Posted 11/15/2007 2:47 PM (GMT -7)
The hair loss on the legs, I have with no steroids and it occurs with my vitiligo. Body hair loss is called alopecia:
In the Merck manual online, this is criteria for polyendo def. sydrome type III:
"Impairment of one gland by autoimmune disease is frequently followed by impairment of other glands, resulting in multiple endocrine failure.Three patterns of autoimmune failure have been described ..."
"Type III: Type III is characterized by glandular failure in adults, particularly middle-aged women. It does not involve the adrenal cortex but includes at least 2 of the following: thyroid deficiency, type 1 diabetes, pernicious anemia, vitiligo, and alopecia. Inheritance may follow an autosomal dominant pattern with incomplete penetrance."
The link is here:
I got this from wikipedia--I don't usually but they had a good bit about it and the entry was good:
"In medicine, autoimmune polyendocrine syndromes are a heterogeneous group of rare diseases characterised by autoimmune activity against more than one endocrine organs, although non-endocrine organs can be affected.

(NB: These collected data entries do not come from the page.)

**src/rtl/div_nr_seq_ctrl_pkg.sv**
```systemverilog
// Shared definitions for the sequential non-restoring divider.
// Holds the controller state encoding used by div_nr_seq_ctrl.
package div_nr_seq_ctrl_pkg;

    typedef enum logic [2:0] {
        S_IDLE = 3'd0,
        S_INIT = 3'd1,
        S_ITER = 3'd2,
        S_FIX  = 3'd3,
        S_SIGN = 3'd4,
        S_DONE = 3'd5
    } state_e;

endpackage

```
**src/rtl/div_nr_seq_ctrl_step.sv**
```systemverilog
// div_nr_step: one combinational non-restoring division step.
// Ports: a/q/d in (partial remainder, quotient, divisor); a_nxt/q_nxt/add_sel out.
module div_nr_step #(
    parameter int WIDTH = 32
) (
    input  logic [WIDTH:0]   a,
    input  logic [WIDTH-1:0] q,
    input  logic [WIDTH-1:0] d,
    output logic [WIDTH:0]   a_nxt,
    output logic [WIDTH-1:0] q_nxt,
    output logic             add_sel
);

    logic [WIDTH:0] a_sh;

    always_comb begin
        a_sh    = {a[WIDTH-1:0], q[WIDTH-1]};
        add_sel = a[WIDTH];
        // A negative partial remainder is repaired by adding on the next step.
        if (add_sel) a_nxt = a_sh + {1'b0, d};
        else         a_nxt = a_sh - {1'b0, d};
        q_nxt = {q[WIDTH-2:0], ~a_nxt[WIDTH]};
    end

endmodule

```
**src/rtl/div_nr_seq_ctrl.sv**
```systemverilog
// Sequential non-restoring divider: controller, operand registers, outputs.
// Ports: start/is_signed/dividend/divisor in; quotient/remainder/status out; result_ack in.
module div_nr_seq_ctrl
    import div_nr_seq_ctrl_pkg::*;
#(
    parameter int WIDTH = 32
) (
    input  logic             clk,
    input  logic             reset,
    input  logic             start,
    input  logic             is_signed,
    input  logic [WIDTH-1:0] dividend,
    input  logic [WIDTH-1:0] divisor,
    output logic             in_ready,
    output logic             busy,
    output logic             first_cycle,
    output logic             add_sel,
    output logic [WIDTH-1:0] quotient,
    output logic [WIDTH-1:0] remainder,
    output logic             result_valid,
    input  logic             result_ack,
    output logic             div_by_zero
);

    localparam int CNT_W = $clog2(WIDTH) + 1;
    localparam logic [CNT_W-1:0] LAST = CNT_W'(WIDTH - 1);

    state_e           state_q, state_d;
    logic [CNT_W-1:0] cnt_q, cnt_d;
    logic [WIDTH:0]   a_q, a_d;
    logic [WIDTH-1:0] q_q, q_d;
    logic [WIDTH-1:0] d_q, d_d;
    logic             neg_quo_q, neg_quo_d;
    logic             neg_rem_q, neg_rem_d;
    logic [WIDTH-1:0] quot_q, quot_d;
    logic [WIDTH-1:0] rem_q, rem_d;
    logic             dz_q, dz_d;

    logic [WIDTH:0]   a_step;
    logic [WIDTH-1:0] q_step;
    logic             add_step;
    logic             accept;
    logic             dvd_neg;
    logic             dvs_neg;

    div_nr_step #(.WIDTH(WIDTH)) u_step (
        .a       (a_q),
        .q       (q_q),
        .d       (d_q),
        .a_nxt   (a_step),
        .q_nxt   (q_step),
        .add_sel (add_step)
    );

    always_comb begin
        state_d   = state_q;
        cnt_d     = cnt_q;
        a_d       = a_q;
        q_d       = q_q;
        d_d       = d_q;
        neg_quo_d = neg_quo_q;
        neg_rem_d = neg_rem_q;
        quot_d    = quot_q;
        rem_d     = rem_q;
        dz_d      = dz_q;
        accept    = start && (state_q == S_IDLE || state_q == S_DONE);
        dvd_neg   = is_signed & dividend[WIDTH-1];
        dvs_neg   = is_signed & divisor[WIDTH-1];

        unique case (state_q)
            S_IDLE: ;
            S_INIT: begin
                if (d_q == '0) begin
                    state_d = S_DONE;
                    quot_d  = '1;
                    // Q holds |dividend|; undo the magnitude to recover it raw.
                    rem_d   = neg_rem_q ? -q_q : q_q;
                    dz_d    = 1'b1;
                end else begin
                    state_d = S_ITER;
                end
            end
            S_ITER: begin
                a_d   = a_step;
                q_d   = q_step;
                cnt_d = cnt_q + 1'b1;
                if (cnt_q == LAST) state_d = S_FIX;
            end
            S_FIX: begin
                if (a_q[WIDTH]) a_d = a_q + {1'b0, d_q};
                state_d = S_SIGN;
            end
            S_SIGN: begin
                quot_d  = neg_quo_q ? -q_q : q_q;
                rem_d   = neg_rem_q ? -a_q[WIDTH-1:0] : a_q[WIDTH-1:0];
                state_d = S_DONE;
            end
            S_DONE: begin
                if (result_ack) state_d = S_IDLE;
            end
            default: state_d = S_IDLE;
        endcase

        // A new request overrides a pending ack in DONE.
        if (accept) begin
            state_d   = S_INIT;
            cnt_d     = '0;
            a_d       = '0;
            q_d       = dvd_neg ? -dividend : dividend;
            d_d       = dvs_neg ? -divisor : divisor;
            neg_quo_d = dvd_neg ^ dvs_neg;
            neg_rem_d = dvd_neg;
            quot_d    = '0;
            rem_d     = '0;
            dz_d      = 1'b0;
        end
    end

    always_ff @(posedge clk or negedge reset) begin
        if (!reset) begin
            state_q   <= S_IDLE;
            cnt_q     <= '0;
            a_q       <= '0;
            q_q       <= '0;
            d_q       <= '0;
            neg_quo_q <= 1'b0;
            neg_rem_q <= 1'b0;
            quot_q    <= '0;
            rem_q     <= '0;
            dz_q      <= 1'b0;
        end else begin
            state_q   <= state_d;
            cnt_q     <= cnt_d;
            a_q       <= a_d;
            q_q       <= q_d;
            d_q       <= d_d;
            neg_quo_q <= neg_quo_d;
            neg_rem_q <= neg_rem_d;
            quot_q    <= quot_d;
            rem_q     <= rem_d;
            dz_q      <= dz_d;
        end
    end

    assign in_ready     = (state_q == S_IDLE) || (state_q == S_DONE);
    assign busy         = (state_q == S_INIT) || (state_q == S_ITER) ||
                          (state_q == S_FIX)  || (state_q == S_SIGN);
    assign first_cycle  = (state_q == S_INIT);
    assign add_sel      = (state_q == S_ITER) && add_step;
    assign result_valid = (state_q == S_DONE);
    assign quotient     = quot_q;
    assign remainder    = rem_q;
    assign div_by_zero  = dz_q;

endmodule
```
**config.mk**
```make
export PLATFORM = sky130hd
export DESIGN_NAME = div_nr_seq_ctrl
export DESIGN_NICKNAME = d
export VERILOG_FILES = /design/src/rtl/div_nr_seq_ctrl_pkg.sv /design/src/rtl/div_nr_seq_ctrl_step.sv /design/src/rtl/div_nr_seq_ctrl.sv
export SDC_FILE = /design/constraint.sdc
export NUM_CORES = 1
export LEC_CHECK = 0
export BUFFER_PORTS_ARGS = -buffer_cell sky130_fd_sc_hd__clkbuf_2
export CORE_MARGIN = 4
export CORE_UTILIZATION = 47
export DETAILED_ROUTE_END_ITERATION = 10
export GPL_ROUTABILITY_DRIVEN = 1
export HOLD_SLACK_MARGIN = 0.15
export MAX_ROUTING_LAYER = met4
export PLACE_DENSITY = 0.66
export SETUP_SLACK_MARGIN = 0.05
export SKIP_CTS_REPAIR_TIMING = 1
export SYNTH_ARGS = -nofsm -noshare
export SYNTH_HDL_FRONTEND = slang
export SYNTH_SLANG_ARGS = --single-unit
```
**constraint.sdc**
```tcl
create_clock -name clk -period 4.3 [get_ports clk]
set_input_delay 1.075 -clock clk [delete_from_list [all_inputs] [get_ports clk]]
set_output_delay 1.075 -clock clk [all_outputs]
set_load 0.1 [all_outputs]
```
# --- Word level (Yosys, flattened, before mapping) ---
# Index checks and enable logic that the tools add are counted.
totals:
  word_cells: 78
  ff_bits: 173
  input_bits: 69
  out_inout_bits: 70
op_classes:
  n_mux: 27
  addsub: 8
  eq_ne: 11
  n_reduce_logical: 17
  n_bitwise: 4
ops:
  columns: ["cell", "n"]
  rows:
  - ["two-way mux 32 bit", 11]
  - ["negator 32 bit", 4]
  - ["case mux 32 bit (2 select lines)", 2]
  - ["two-way mux 33 bit", 3]
  - ["adder 33 x 32 -> 33 bit", 2]
  - ["case mux 33 bit (2 select lines)", 1]
  - ["subtractor 33 x 32 -> 33 bit", 1]
  - ["zero test 32 bit", 1]
  - ["case mux 3 bit (6 select lines)", 1]
  - ["two-way mux 3 bit", 4]
  - ["two-way mux 6 bit", 2]
  - ["adder 6 x 1 -> 6 bit, second input constant", 1]
  - ["== test 3 x 2 -> 1 bit, second input constant", 2]
  - ["== test 3 bit, second input constant", 2]
  - ["== test 6 x 5 -> 1 bit, second input constant", 1]
  - ["!= test 3 x 1 -> 1 bit, second input constant", 2]
  - ["!= test 3 bit, second input constant", 2]
  - ["AND reduction 2 bit", 3]
  - ["nonzero test 2 bit", 3]
  - ["nonzero test 3 bit", 2]
  - ["logical OR 1 bit", 4]
  - ["== test 3 x 1 -> 1 bit, second input constant", 1]
  - ["zero test 3 bit", 1]
  - ["two-way mux 1 bit", 3]
  - ["6 further kinds", 8]

# --- Logic depth before layout (Yosys ltp) ---
logic_depth:
  word_depth: 5
  depth_mapped: 18
  ltp_nobuf: 18

# --- By module ---
# A second synthesis with hierarchy kept.
hier_totals:
  cells_unflattened: 1830
  area_unflattened_um2: 14770.4
by_module_without_submodules:
  columns: ["module", "seq_area_each_um2", "n_inst", "area_per_inst_um2", "cells_each"]
  rows:
  - ["div_nr_seq_ctrl", 4329.2, 1, 11908.9, 1405]
  - ["div_nr_step", 0.0, 1, 2861.5, 425]

# --- Worst setup path after synthesis ---
# OpenSTA, ideal clock, no wires.
synth_timing:
  kind: "register -> register"
  from: "reg d_q[3]"
  to: "reg q_q[0]"
  setup_slack_ps: 493
  required_time_ps: 4159
  arrival_time_ps: 3666
  n_path_buf: 0
  stages_incl_launch_ff: 15
  synth_period_minus_slack_ps: 3807
  setup_time_ps: 141
  cell_sequence: "dfrtp_1 or3_1 nor4_1 a31oi_1 xor2_1 ha_1 and2_1 o2111ai_1 a211oi_1 o21ai_0 nand3b_1 a311oi_1 o41ai_1 xnor2_1 o221ai_1"
synth_between:
  elab_chain_len: 5
  word_cells_on_any_way: 6
  classes_between: "2 x add/sub; 3 x mux; 1 x bitwise"
synth_lines:
  columns: ["item", "line", "text"]
  rows:
  - ["start: declaration", "div_nr_seq_ctrl.sv:32", "logic [WIDTH-1:0] d_q, d_d;"]
  - ["start signal: assignment", "div_nr_seq_ctrl.sv:125", "d_q <= '0;"]
  - ["start signal: assignment", "div_nr_seq_ctrl.sv:136", "d_q <= d_d;"]
  - ["subtractor 33 x 32 -> 33 bit / adder 33 x 32 -> 33 bit (equally long branches)", "div_nr_seq_ctrl_step.sv:21, div_nr_seq_ctrl_step.sv:20", null]
  - ["two-way mux 33 bit (*)", "div_nr_seq_ctrl_step.sv:20", "if (add_sel) a_nxt = a_sh + {1'b0, d};"]
  - ["inverter 1 bit (*)", "div_nr_seq_ctrl_step.sv:22", "q_nxt = {q[WIDTH-2:0], ~a_nxt[WIDTH]};"]
  - ["two-way mux 32 bit (*)", "div_nr_seq_ctrl.sv:70", "unique case (state_q)"]
  - ["two-way mux 32 bit (*)", "div_nr_seq_ctrl.sv:105", "if (accept) begin"]
  - ["end signal: assignment", "div_nr_seq_ctrl.sv:135", "q_q <= q_d;"]
  - ["end: declaration", "div_nr_seq_ctrl.sv:31", "logic [WIDTH-1:0] q_q, q_d;"]
# Every way passes the cells marked *; elsewhere a longest branch is shown, timed or not. The select of a mux whose other input is x is not followed.
# A chain may end at the register's enable or synchronous reset.

# --- Final worst setup path ---
layout_timing:
  from: "reg d_q[4]"
  to: "reg q_q[0]"
# Same word-level chain as after synthesis.

==> impl_metrics.tcl <==
set metrics [dict create \
    syn_area_per_cell_sq_um 8.12 \
    critPathArrivalTime_ns 4.32 \
    ys_warn_count 0 \
    setup_violations 0 \
    yosysSeqAreaShare_pct 30.6 \
    synthTopCellsByArea "dfrtp_1 31%, o21ai_0 7.7%, xnor2_1 7.4%" \
    holdPathEnd "quotient[16]$_DFFE_PN0P_" \
    yosys.area.top_type "dfrtp_1" \
    multiInputGateArea_sq_mm 0.00931 \
    hold_depth 2 \
    ys_types 75 \
    crit_slowest_cell "a221oi_1" \
    grt_max_degree 113 \
    cap_viol_max_count 0 \
    synthArstFlopShare_pct 100 \
    first_pass_iters 5 \
    clk_pin_slew_ns 0.07 \
    run_status "completed" \
    min_from "quotient[16]$_DFFE_PN0P_" \
    chipWidth_um 181 \
    reg2regPathDepth 15 \
    setup.worst_path.class "flop to flop" \
    dp_hpwl_um 34400 \
    vias 13300 \
    grt_overflow_total 0 \
    synth-main-ff-cell "dfrtp_1" \
    area_growth_pct 12.3 \
    placed_cell_area_sq_mm 0.0153 \
    min_path_type "flop to flop" \
    tns_ns 0 \
    viasPerCell 5.96 \
    regArea_sq_mm 0.00433 \
    wl_um 44000 \
    port-buffer-count 138 \
    max_freq_ghz 0.248 \
    endpoint_kind "flop" \
    cts_made_buffers 17 \
    rrSetupSlack_ns 0.27 \
    cts_tree "yes" \
    initial_core_util_pct 47.7 \
    syn_inst 1741 \
    fin_skew_ns 0.0145 \
    drt_iter0_markers 1150 \
    crit_chain "or3_1, nor3_2, buf_4, nor2_1, xor2_1, ha_1, and3_1, a221oi_1, a211oi_2, o21ai_0, nand3b_1, a311oi_2, o41ai_2, xnor2_1, o221ai_1" \
    maxSlewViolCount 0 \
    yosysTopAreaCellShare_pct 30.6 \
    ios 139 \
    die_h_um 181 \
    die_area_sq_mm 0.0329 \
    remaining_drc_errors 0 \
    dp_cells 2202 \
    fin_cells 2235 \
    rsz0062_at_grt "true" \
    synthesis.area_sq_mm 0.0141 \
    root_buffer "clkbuf_16" \
    wl_per_cell_um 19.7 \
    syn-num-nets 1882 \
    track_usage_pct 26.9 \
    ys_seq_elements 173 \
    critical_path_required_ns 4.59 \
    rr_startpoint "d_q[4]$_DFFE_PN0P_" \
    synth_edf_count 0 \
    gp_congestion 0.955 \
    critPathMaxFanout 5 \
    insertion_delay_ns 0.45 \
    max_slew_margin_pct 31.7 \
    finalNetCount 1973 \
    finalInstanceArea_sq_mm 0.0159 \
    num_antenna_cells 0 \
    clock-sinks 173 \
    timing.final.crit_share_pct 93.8 \
    antenna_found_initial 0 \
    setup.worst_path.start_class "flop" \
    r2r-end "q_q[0]$_DFFE_PN0P_" \
    grt_pass1_wl_um 69400 \
    layout-drive-gt1-share_pct 13.2 \
    cts_max_path_buffers 2 \
    cpPeakStageDelay_ns 0.53 \
    fill_cells 2881 \
    num_rows 63 \
    final_hold_viol_count 0 \
    worstMarginPinSlew_ns 1.02 \
    htree_levels 4 \
    period_needed_ns 4.03 \
    grt_pass1_vias 12500 \
    core_area_sq_mm 0.0296 \
    antenna_left 0 \
]
-- layer usage --
layer	routed length [um]	global-route usage (%)
met5	0	-
met1	20200	36.6
met3	2580	3.81
met2	19800	41.6
met4	1410	8.86
-- stage by stage --
step | hold slack (ns) | utilization (%) | setup slack, ns
2_1_floorplan | 0.497 | - | 0.493
3_3_place_gp | 0.459 | 51.5 | 0.263
3_5_place_dp | 0.471 | 51.5 | 0.179
4_1_cts | 0.486 | 53.4 | 0.127
5_1_grt | 0.504 | 53.5 | 0.0204
6_report | 0.480 | 53.5 | 0.265
-- worst max-delay path, delay by kind of cell (launching register included) --
kind,cells,cell delay (ns)
AOI/OAI and AO/OA,6,1.67
and+or+nand+nor,5,0.96
DFF,1,0.43
xor gates and xnor gates,2,0.35
adders and majority gates,1,0.34
buffers and inverters,1,0.14
-- sequential cells by signal (all words and copies together), names as in the netlist --
register	flops
remainder	32
state_q	3
neg_rem_q	1
neg_quo_q	1
a_q	33
div_by_zero	1
quotient	32
cnt_q	6
q_q	32
d_q	32
-- placed cells by master, fill, tap and decap left out, drive strengths merged, types with 36 or more instances in the layout --
| cell | count |
|---|---|
| a22oi | 39 |
| a21o | 39 |
| clkbuf | 156 |
| ha | 70 |
| xnor2 | 119 |
| a21oi | 110 |
| inv | 36 |
| o21ai | 220 |
| dfrtp | 173 |
| buf | 45 |
| nand2 | 231 |
| xor2 | 117 |
| nor2 | 92 |
-- area by class of cell --
class	instances	area share (%)
Clock buffer	19	2.79
Clock inverter	13	0.812
Inverter	31	0.733
Multi-Input combinational cell	1427	58.7
Sequential cell	173	27.3
Tap cell	390	3.08
Timing Repair Buffer	182	6.63
-- logic make-up after synthesis --
kind of cell	after synthesis	share of synthesized area, %
compound gates	589	26.1
xor+xnor	236	14.6
fa+ha+maj	72	6.48
buf+inv	141	3.91
flops	173	30.6
mux	6	0.531
simple gates	524	17.7
-- cells in the mapped netlist, drive strengths merged, types with 8 or more instances --
library cell    n
nand2         231
o21ai         220
dfrtp         173
xnor2         119
xor2          117
a21oi         110
clkbuf        101
nor2           92
ha             70
a21o           39
a22oi          39
nand3          34
inv            30
o31ai          29
nor3           27
or3            22
or4            21
o211ai         20
nand2b         17
a22o           16
a31oi          15
o21a           15
o41ai          15
and3           14
a211oi         13
and2           13
nor4           12
buf             9
nand4           9
nor2b           8
o22ai           8
-- worst max-delay path by stage --
stage	cells past startpoint	start	slack (ns)	to
after CTS	16	d_q[4]$_DFFE_PN0P_	0.13	q_q[0]$_DFFE_PN0P_
after detailed placement	16	d_q[4]$_DFFE_PN0P_	0.18	q_q[0]$_DFFE_PN0P_
after global routing	18	d_q[1]$_DFFE_PN0P_	0.02	a_q[24]$_DFFE_PN0P_
after global placement	16	d_q[3]$_DFFE_PN0P_	0.26	q_q[0]$_DFFE_PN0P_
after floorplan	14	d_q[3]$_DFFE_PN0P_	0.49	q_q[0]$_DFFE_PN0P_
final	15	d_q[4]$_DFFE_PN0P_	0.27	q_q[0]$_DFFE_PN0P_
Power is left out: the tool's default activity adds up to more than one toggle a clock period on the data nets, which glitch-free logic cannot reach.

There are three "autoimmune polyendocrine syndromes", and a number of other diseases which have endocrine autoimmunity as one of their features."
and this about disease management:
"In principle, the component diseases are managed as usual. The challenge is to detect the possibility of any of the above syndromes, and to anticipate other manifestations. For example, in a patient with known Type 2 autoimmune polyendocrine syndrome but no features of Addison's disease, regular screening for antibodies against 21-hydroxylase (a feature of Addison's) may prompt early intervention and hydrocortisone replacement to prevent characteristic crises."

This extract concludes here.